Content starts

## src/rtl/pipe_cla_adder.sv

```systemverilog
// Pipelined 4-bit-group carry-lookahead adder/subtractor with valid/ready flow.
// Define PIPE_CLA_ADDER_SAT_EN to saturate s to the signed extreme on overflow.
module pipe_cla_adder #(
   parameter int WIDTH  = 16,
   parameter int STAGES = 2
) (
   input  logic             clk,
   input  logic             rst_n,
   input  logic [WIDTH-1:0] x,
   input  logic [WIDTH-1:0] y,
   input  logic             ci,
   input  logic             sub,
   input  logic             in_valid,
   output logic             in_ready,
   output logic [WIDTH-1:0] s,
   output logic             co,
   output logic             ov,
   output logic             out_valid,
   input  logic             out_ready
);

   localparam int SW = WIDTH / STAGES;
   localparam int NG = SW / 4;

   function automatic logic [4:0] cla4(
      input logic [3:0] a,
      input logic [3:0] b,
      input logic       c0
   );
      logic [3:0] g;
      logic [3:0] p;
      logic [4:0] c;
      g    = a & b;
      p    = a | b;
      c[0] = c0;
      c[1] = g[0] | (p[0] & c0);
      c[2] = g[1] | (p[1] & g[0]) | (p[1] & p[0] & c0);
      c[3] = g[2] | (p[2] & g[1]) | (p[2] & p[1] & g[0])
           | (p[2] & p[1] & p[0] & c0);
      c[4] = g[3] | (p[3] & g[2]) | (p[3] & p[2] & g[1])
           | (p[3] & p[2] & p[1] & g[0])
           | (p[3] & p[2] & p[1] & p[0] & c0);
      return {c[4], a ^ b ^ c[3:0]};
   endfunction

   logic             adv;
   logic             v_in  [STAGES];
   logic [WIDTH-1:0] a_in  [STAGES];
   logic [WIDTH-1:0] b_in  [STAGES];
   logic             c_in  [STAGES];
   logic [WIDTH-1:0] ps_in [STAGES];

   logic [WIDTH-1:0] s_q;
   logic             co_q;
   logic             ov_q;
   logic             out_valid_q;

   // The whole pipeline freezes only while a result waits on the consumer.
   assign adv      = !(out_valid_q && !out_ready);
   assign in_ready = !rst_n || adv;

   assign v_in[0]  = in_valid;
   assign a_in[0]  = x;
   assign b_in[0]  = sub ? ~y : y;
   assign c_in[0]  = sub | ci;
   assign ps_in[0] = '0;

   for (genvar k = 0; k < STAGES; k++) begin : g_stage
      logic [WIDTH-1:0] sum_c;
      logic             cy_c;
      logic [4:0]       grp_c;

      always_comb begin
         sum_c = ps_in[k];
         cy_c  = c_in[k];
         grp_c = '0;
         for (int g = 0; g < NG; g++) begin
            grp_c = cla4(a_in[k][k*SW+4*g +: 4],
                         b_in[k][k*SW+4*g +: 4], cy_c);
            sum_c[k*SW+4*g +: 4] = grp_c[3:0];
            cy_c  = grp_c[4];
         end
      end

      if (k < STAGES - 1) begin : g_mid
         logic             v_q, v_d;
         logic             c_q, c_d;
         logic [WIDTH-1:0] a_q, a_d;
         logic [WIDTH-1:0] b_q, b_d;
         logic [WIDTH-1:0] ps_q, ps_d;

         always_comb begin
            v_d  = v_q;
            c_d  = c_q;
            a_d  = a_q;
            b_d  = b_q;
            ps_d = ps_q;
            if (adv) begin
               v_d = v_in[k];
               if (v_in[k]) begin
                  c_d  = cy_c;
                  a_d  = a_in[k];
                  b_d  = b_in[k];
                  ps_d = sum_c;
               end
            end
         end

         always_ff @(posedge clk) begin
            if (!rst_n) begin
               v_q  <= 1'b0;
               c_q  <= 1'b0;
               a_q  <= '0;
               b_q  <= '0;
               ps_q <= '0;
            end else begin
               v_q  <= v_d;
               c_q  <= c_d;
               a_q  <= a_d;
               b_q  <= b_d;
               ps_q <= ps_d;
            end
         end

         assign v_in[k+1]  = v_q;
         assign c_in[k+1]  = c_q;
         assign a_in[k+1]  = a_q;
         assign b_in[k+1]  = b_q;
         assign ps_in[k+1] = ps_q;
      end else begin : g_last
         logic             ov_c;
         logic [WIDTH-1:0] res_c;
         logic [WIDTH-1:0] s_d;
         logic             co_d;
         logic             ov_d;
         logic             out_valid_d;

         always_comb begin
            ov_c = (a_in[k][WIDTH-1] == b_in[k][WIDTH-1])
                && (sum_c[WIDTH-1] != a_in[k][WIDTH-1]);
`ifdef PIPE_CLA_ADDER_SAT_EN
            res_c = ov_c ? {a_in[k][WIDTH-1], {(WIDTH-1){~a_in[k][WIDTH-1]}}}
                         : sum_c;
`else
            res_c = sum_c;
`endif
         end

         always_comb begin
            s_d         = s_q;
            co_d        = co_q;
            ov_d        = ov_q;
            out_valid_d = out_valid_q;
            if (adv) begin
               out_valid_d = v_in[k];
               if (v_in[k]) begin
                  s_d  = res_c;
                  co_d = cy_c;
                  ov_d = ov_c;
               end
            end
         end

         always_ff @(posedge clk) begin
            if (!rst_n) begin
               s_q         <= '0;
               co_q        <= 1'b0;
               ov_q        <= 1'b0;
               out_valid_q <= 1'b0;
            end else begin
               s_q         <= s_d;
               co_q        <= co_d;
               ov_q        <= ov_d;
               out_valid_q <= out_valid_d;
            end
         end
      end
   end

   assign s         = s_q;
   assign co        = co_q;
   assign ov        = ov_q;
   assign out_valid = out_valid_q;

endmodule
```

Content ends

*Exercise description:*
In the records above, some lines hold the word "input". Say how many, and nothing more.

*Response box:*
11